About this exercise:
Where in the data does the word "constraint" appear? Find those lines and copy them.

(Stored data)
$ cat src/rtl/fp_pkg.sv
// fp_pkg: shared widths, flag indices and the stage-1 -> stage-2 payload
// for the single-precision post-add normalize/round stage.
package fp_pkg;

    localparam int EXP_W  = 8;
    localparam int MANT_W = 23;
    localparam int SIG_W  = 25;
    localparam int BIAS   = 127;
    localparam logic [EXP_W-1:0] EXP_MAX = EXP_W'(2 * BIAS + 1);

    // Bit positions inside the 4-bit flag vector {ovf, unf, inx, zero}
    typedef enum logic [1:0] {
        FLG_ZERO = 2'd0,
        FLG_INX  = 2'd1,
        FLG_UNF  = 2'd2,
        FLG_OVF  = 2'd3
    } flag_idx_e;

    // Normalized beat handed from the normalize stage to the round stage.
    // exp10 is signed and 10 bits wide so +1 / -shl never wrap.
    typedef struct packed {
        logic                    sign;
        logic signed [9:0]       exp10;
        logic [MANT_W-1:0]       mant;
        logic                    g;
        logic                    r;
        logic                    s;
        logic [3:0]              pre_flags;
        logic                    special;
    } norm_payload_t;

endpackage

$ cat src/rtl/fp_norm_round_if.sv
// fp_norm_round_if: input beat and output result channels of the
// normalize/round stage. slave = the stage itself, master = its driver.
interface fp_norm_round_if;
    import fp_pkg::*;

    logic               in_valid;
    logic               in_ready;
    logic               in_sign;
    logic [EXP_W-1:0]   in_exp;
    logic [SIG_W-1:0]   in_sig;
    logic [2:0]         in_grs;
    logic [4:0]         in_shl;
    logic               in_zero;

    logic               out_valid;
    logic               out_ready;
    logic [31:0]        out_result;
    logic [3:0]         out_flags;

    modport slave (
        input  in_valid, in_sign, in_exp, in_sig, in_grs, in_shl, in_zero,
        input  out_ready,
        output in_ready,
        output out_valid, out_result, out_flags
    );

    modport master (
        output in_valid, in_sign, in_exp, in_sig, in_grs, in_shl, in_zero,
        output out_ready,
        input  in_ready,
        input  out_valid, out_result, out_flags
    );

endinterface

$ cat src/rtl/fp_round_unit.sv
// fp_round_unit: combinational round-and-pack of a normalized payload.
// FP_NORM_RNE_EN defined   -> round to nearest even, overflow to +-inf.
// FP_NORM_RNE_EN undefined -> truncate, overflow saturates to max finite.
module fp_round_unit
    import fp_pkg::*;
(
    input  norm_payload_t p,
    output logic [31:0]   result,
    output logic [3:0]    flags
);

    logic [MANT_W:0]   mant_sum;
    logic [MANT_W-1:0] mant_r;
    logic signed [9:0] exp_r;
    logic              inexact;
`ifdef FP_NORM_RNE_EN
    logic              round_up;
`endif

    // Round the mantissa, fold a mantissa carry into the exponent, then pack
    always_comb begin
        result   = '0;
        flags    = '0;
        inexact  = p.g | p.r | p.s;
`ifdef FP_NORM_RNE_EN
        round_up = p.g & (p.r | p.s | p.mant[0]);
        mant_sum = {1'b0, p.mant} + {{MANT_W{1'b0}}, round_up};
`else
        mant_sum = {1'b0, p.mant};
`endif
        if (mant_sum[MANT_W]) begin
            mant_r = '0;
            exp_r  = p.exp10 + 10'sd1;
        end else begin
            mant_r = mant_sum[MANT_W-1:0];
            exp_r  = p.exp10;
        end

        if (p.special) begin
            result = {p.sign, EXP_MAX, p.mant};
        end else if (p.pre_flags[FLG_ZERO]) begin
            // exact zero or flush-to-zero: flags were settled by normalize
            result = {p.sign, 31'h0};
            flags  = p.pre_flags;
        end else if (exp_r >= 10'sd255) begin
            flags[FLG_OVF] = 1'b1;
            flags[FLG_INX] = 1'b1;
`ifdef FP_NORM_RNE_EN
            result = {p.sign, EXP_MAX, {MANT_W{1'b0}}};
`else
            result = {p.sign, EXP_MAX - 8'd1, {MANT_W{1'b1}}};
`endif
        end else begin
            result         = {p.sign, exp_r[EXP_W-1:0], mant_r};
            flags[FLG_INX] = inexact;
        end
    end

endmodule

$ cat src/rtl/fp_norm_round.sv
// fp_norm_round: 2-stage post-add normalize (stage 1) and round/pack
// (stage 2) pipeline. Rounding mode selected by FP_NORM_RNE_EN inside
// fp_round_unit.
//
// Handshake: a beat moves on in_valid & in_ready, a result on
// out_valid & out_ready. A stage loads whenever it is empty or the stage
// after it is draining this cycle, so in_ready = !s1_valid | !s2_valid |
// out_ready (forced low during reset); it never depends on in_valid.
// Held stages keep their contents untouched.
module fp_norm_round
    import fp_pkg::*;
(
    input  logic           clk,
    input  logic           rst,
    fp_norm_round_if.slave bus
);

    norm_payload_t     nxt;
    norm_payload_t     s1_q;
    logic              s1_valid;
    logic              s2_valid;
    logic [31:0]       result_q;
    logic [3:0]        flags_q;
    logic [31:0]       round_result;
    logic [3:0]        round_flags;
    logic [26:0]       shl_vec;
    logic              s2_adv;
    logic              s1_adv;

    assign s2_adv       = !s2_valid | bus.out_ready;
    assign s1_adv       = !s1_valid | s2_adv;
    assign bus.in_ready = !rst & s1_adv;

    assign bus.out_valid  = s2_valid;
    assign bus.out_result = result_q;
    assign bus.out_flags  = flags_q;

    assign shl_vec = {bus.in_sig[23:0], bus.in_grs} << bus.in_shl;

    // Stage-1 normalize: pick exactly one case in priority order
    always_comb begin
        nxt      = '0;
        nxt.sign = bus.in_sign;
        if (bus.in_exp == EXP_MAX) begin
            nxt.special = 1'b1;
            nxt.exp10   = 10'sd255;
            nxt.mant    = bus.in_sig[MANT_W-1:0];
        end else if (bus.in_zero) begin
            nxt.sign                = 1'b0;
            nxt.pre_flags[FLG_ZERO] = 1'b1;
        end else if (bus.in_sig[24]) begin
            nxt.mant  = bus.in_sig[23:1];
            nxt.g     = bus.in_sig[0];
            nxt.r     = bus.in_grs[2];
            nxt.s     = bus.in_grs[1] | bus.in_grs[0];
            nxt.exp10 = $signed({2'b00, bus.in_exp}) + 10'sd1;
        end else if ({3'b000, bus.in_shl} >= bus.in_exp) begin
            // exponent would reach zero or below: flush, keep the sign
            nxt.pre_flags[FLG_UNF]  = 1'b1;
            nxt.pre_flags[FLG_ZERO] = 1'b1;
            nxt.pre_flags[FLG_INX]  = (|bus.in_sig) | (|bus.in_grs);
        end else begin
            nxt.mant  = shl_vec[25:3];
            nxt.g     = shl_vec[2];
            nxt.r     = shl_vec[1];
            nxt.s     = shl_vec[0];
            nxt.exp10 = $signed({2'b00, bus.in_exp}) - $signed({5'b00000, bus.in_shl});
        end
    end

    fp_round_unit u_round (
        .p      (s1_q),
        .result (round_result),
        .flags  (round_flags)
    );

    // Stage-1 register: load a new beat whenever the stage can advance
    always_ff @(posedge clk or posedge rst) begin
        if (rst) begin
            s1_valid <= 1'b0;
            s1_q     <= '0;
        end else if (s1_adv) begin
            s1_valid <= bus.in_valid;
            if (bus.in_valid) begin
                s1_q <= nxt;
            end
        end
    end

    // Stage-2 register: capture the rounded result, hold it while stalled
    always_ff @(posedge clk or posedge rst) begin
        if (rst) begin
            s2_valid <= 1'b0;
            result_q <= '0;
            flags_q  <= '0;
        end else if (s2_adv) begin
            s2_valid <= s1_valid;
            if (s1_valid) begin
                result_q <= round_result;
                flags_q  <= round_flags;
            end
        end
    end

endmodule

$ cat src/flat_wrapper.sv
// flat-port wrapper written by rule: the top's interface ports become plain ports
module fp_norm_round_flat import fp_pkg::*;
  (clk, rst, bus_in_valid, bus_in_sign, bus_in_exp, bus_in_sig, bus_in_grs, bus_in_shl, bus_in_zero, bus_out_ready, bus_in_ready, bus_out_valid, bus_out_result, bus_out_flags);
  fp_norm_round_if bus_i ();
  input  logic clk;
  input  logic rst;
  input wire logic [$bits(bus_i.in_valid)-1:0] bus_in_valid;
  input wire logic [$bits(bus_i.in_sign)-1:0] bus_in_sign;
  input wire logic [$bits(bus_i.in_exp)-1:0] bus_in_exp;
  input wire logic [$bits(bus_i.in_sig)-1:0] bus_in_sig;
  input wire logic [$bits(bus_i.in_grs)-1:0] bus_in_grs;
  input wire logic [$bits(bus_i.in_shl)-1:0] bus_in_shl;
  input wire logic [$bits(bus_i.in_zero)-1:0] bus_in_zero;
  input wire logic [$bits(bus_i.out_ready)-1:0] bus_out_ready;
  output wire logic [$bits(bus_i.in_ready)-1:0] bus_in_ready;
  output wire logic [$bits(bus_i.out_valid)-1:0] bus_out_valid;
  output wire logic [$bits(bus_i.out_result)-1:0] bus_out_result;
  output wire logic [$bits(bus_i.out_flags)-1:0] bus_out_flags;
  assign bus_i.in_valid = bus_in_valid;
  assign bus_i.in_sign = bus_in_sign;
  assign bus_i.in_exp = bus_in_exp;
  assign bus_i.in_sig = bus_in_sig;
  assign bus_i.in_grs = bus_in_grs;
  assign bus_i.in_shl = bus_in_shl;
  assign bus_i.in_zero = bus_in_zero;
  assign bus_i.out_ready = bus_out_ready;
  assign bus_in_ready = bus_i.in_ready;
  assign bus_out_valid = bus_i.out_valid;
  assign bus_out_result = bus_i.out_result;
  assign bus_out_flags = bus_i.out_flags;
  fp_norm_round u_core (.clk(clk), .rst(rst), .bus(bus_i));
endmodule
$ cat config.mk
export PLATFORM = sky130hd
export DESIGN_NAME = fp_norm_round_flat
export DESIGN_NICKNAME = d
export VERILOG_FILES = /design/src/rtl/fp_pkg.sv /design/src/rtl/fp_norm_round_if.sv /design/src/rtl/fp_round_unit.sv /design/src/rtl/fp_norm_round.sv /design/src/flat_wrapper.sv
export SDC_FILE = /design/constraint.sdc
export NUM_CORES = 1
export LEC_CHECK = 0
export CAP_MARGIN = 30
export CORE_MARGIN = 8
export CORE_UTILIZATION = 25
export DETAILED_ROUTE_END_ITERATION = 8
export PLACE_DENSITY = 0.5
export SETUP_SLACK_MARGIN = 0.15
export SYNTH_ARGS = -nofsm -noshare
export SYNTH_HDL_FRONTEND = slang
export SYNTH_SLANG_ARGS = --single-unit
$ cat constraint.sdc
create_clock -name clk -period 7.8 [get_ports clk]
set_input_delay 1.56 -clock clk [delete_from_list [all_inputs] [get_ports clk]]
set_output_delay 1.56 -clock clk [all_outputs]
set_load 0.02 [all_outputs]
==> impl_metrics.tcl <==
set metrics [dict create \
    cp_max_fo 26 \
    syn_nets 615 \
    ioPinCount 85 \
    mostFrequentLayoutCells "83 x clkdlybuf4s50_1, 79 x dfrtp_1, 77 x nand2_1" \
    tns_ns 0 \
    synth_cell_types 62 \
    synth_ff_type "dfrtp_1" \
    clk_path_buf_depth 2 \
    power.total_mw 1.35 \
    drive_gt1_frac 0.105 \
    seqPwrFrac 0.373 \
    cp-end-kind "register" \
    fin_crit_ns 4.78 \
    multi_input_area_sq_um 3000 \
    num_rows 53 \
    clock_sinks 79 \
    regArea_sq_um 1980 \
    r2r_slack_ns 5.57 \
    cp.buffers_inverters 2 \
    critPathSlowestCell "clkdlybuf4s50_1" \
    yosys_warnings 0 \
    ir_drop_mv 0.0948 \
    cts_tree "yes" \
    htree_levels 3 \
    fillers 2174 \
    synth_seq_cells 79 \
    path_clk_slew_ns 0.06 \
    hold_slack_ns 0.475 \
    intPower_mw 0.927 \
    synth_seq_area_share 0.376 \
    area_delta_synth_final_pct 26.6 \
    power.leakage_nw 2.68 \
    grt_use_total 0.133 \
    grt_pass1_wl_mm 27.6 \
    drt-total-wl_mm 17.6 \
    portBuffers 84 \
    place.gp.congestion 0.900 \
    postCtsSetupRepairBufs 0 \
    syn_area_sq_um 5260 \
    rsz0062_at_grt "no" \
    setup_viol 0 \
    synthCells 561 \
    required_ns 8.04 \
    ys_async_sr_fraction 1.00 \
    drv_slew 0 \
    drtPass1Iterations 5 \
    swShare 0.313 \
    finalCritPeriodShare 0.613 \
    synth_edf_count 0 \
    pwr-share-clk 0.333 \
    wl_per_cell_um 19.4 \
    dieArea_sq_um 25900 \
    cp_top_family "buffers and inverters" \
    ant_nets 0 \
    hold_viol_final 0 \
    vias 4707 \
    cts_hold_buf 0 \
    antenna_found_initial 0 \
    drc 0 \
    drtIter0Drc 469 \
    cp-start-kind "input pin" \
    hp-class "register to register" \
    slew_headroom 0.354 \
    cts_resized 0 \
    status "finished clean" \
    arrival_ns 5.02 \
    cts-root-buf "clkbuf_16" \
    cts_made_buffers 9 \
    p_per_area_nw_per_um2 203 \
    max_freq_mhz 209 \
    clock_latency_ns 0.33 \
    p_comb_frac 0.294 \
    core-area_sq_um 20800 \
    worst_pin_slew_ns 0.961 \
    dp_hpwl_mm 13.3 \
    cap_viol_max_count 0 \
    syn_area_per_cell_sq_um 9.38 \
    grt_pass1_vias 4738 \
    final_nets 679 \
    initial_core_util 0.253 \
    grt-ovfl-total 0 \
    final_common_cell "clkdlybuf4s50_1" \
    die_y_um 161 \
    critical-path-max-stage-delay_ns 1.07 \
    fin_skew_ns 0.00985 \
    routed_via_density 5.20 \
    p_switching_mw 0.423 \
    n_antenna_cell 0 \
    die_x_um 161 \
    grt_max_degree 80 \
    criticalPathCategory "input pin to register" \
    crit_chain "clkdlybuf4s50_1 -> clkinv_1 -> ha_1 -> a21oi_1 -> o22ai_1 -> o211a_1 -> nand3_1 -> o21ai_0" \
]
[through the flow]
step                      cell area [sq um]  setup slack, ns  cells  utilization
after floorplan                        5260             2.61    561            -
after global placement                 6260             2.87    886        0.301
after detailed placement               6290             2.71    887        0.302
after CTS                              6610             3.07    903        0.317
after global routing                   6660             2.69    905        0.320
final                                  6660             3.02    905        0.320
[layout make-up]
type,count,share of cell area
Multi-Input combinational cell,427,0.451
Sequential cell,79,0.297
Timing Repair Buffer,94,0.145
Tap cell,275,0.0517
Clock buffer,10,0.0344
Clock inverter,6,0.0137
Inverter,14,0.00789
[per-layer routing]
metal  vias to the layer above  GRT usage  part of all wire
li1                       2231          -                 -
met1                      2312      0.187              0.48
met2                       138      0.205              0.45
met3                        26     0.0209             0.051
met4                         0     0.0463             0.020
met5                         -          0                 0
[worst paths after layout]
kind | from | endpoint | cells after the start
min | u_core.s1_q[3]$_DFFE_PP0P_ | u_core.s1_q[3]$_DFFE_PP0P_ | 1
min reg2reg | u_core.s1_q[3]$_DFFE_PP0P_ | u_core.s1_q[3]$_DFFE_PP0P_ | 1
max in group asynchronous | rst | u_core.bus.out_result[6]$_DFFE_PP0P_ | 4
max | bus_in_shl[3] | u_core.s1_q[14]$_DFFE_PP0P_ | 8
min in group asynchronous | rst | u_core.s1_q[40]$_DFFE_PP0P_ | 3
max reg2reg | u_core.s1_valid$_DFFE_PP0N_ | u_core.s1_q[14]$_DFFE_PP0P_ | 7
[kinds of logic (layout without fill, tap and decap cells)]
group / Yosys count / after routing / synth area share
multiplexers: 49 / 49 / 0.155
AND/OR/NAND/NOR: 198 / 198 / 0.175
buffers and inverters: 55 / 124 / 0.0542
XOR/XNOR: 6 / 6 / 0.00999
flip-flops: 79 / 79 / 0.376
AO/OA/AOI/OAI: 167 / 167 / 0.212
adder cells (fa/ha/maj): 7 / 7 / 0.0181
[power groups by stage]
stage / sequential, mW / clock [mW] / combinational [mW]
2_1_floorplan: 0.542 / 0 / 0.192
4_1_cts: 0.504 / 0.460 / 0.399
6_report: 0.503 / 0.449 / 0.398
3_3_place_gp: 0.510 / 0 / 0.388
3_5_place_dp: 0.512 / 0 / 0.397
5_1_grt: 0.511 / 0.474 / 0.432
[registers in the layout, summed over array words and instances (netlist names)]
name and cells:
u_core.bus.out_flags 4, u_core.s1_q 41, u_core.s1_valid 1, u_core.bus.out_result 32, u_core.bus.out_valid 1
[synth_stat cells (9+ instances only)]
cell,count,share of area
a21oi_1,42,0.040
a222oi_1,9,0.017
a22oi_1,18,0.026
buf_2,11,0.010
clkbuf_1,20,0.014
dfrtp_1,79,0.38
inv_1,12,0.0086
mux2i_1,16,0.030
mux4_2,21,0.090
nand2_1,77,0.055
nand3_1,10,0.0095
nor2_1,53,0.038
nor2b_1,9,0.011
nor3_1,10,0.0095
o21ai_0,30,0.029
o21ai_1,12,0.011
Power figures use the tool's default switching activity.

Solution:
export SDC_FILE = /design/constraint.sdc
$ cat constraint.sdc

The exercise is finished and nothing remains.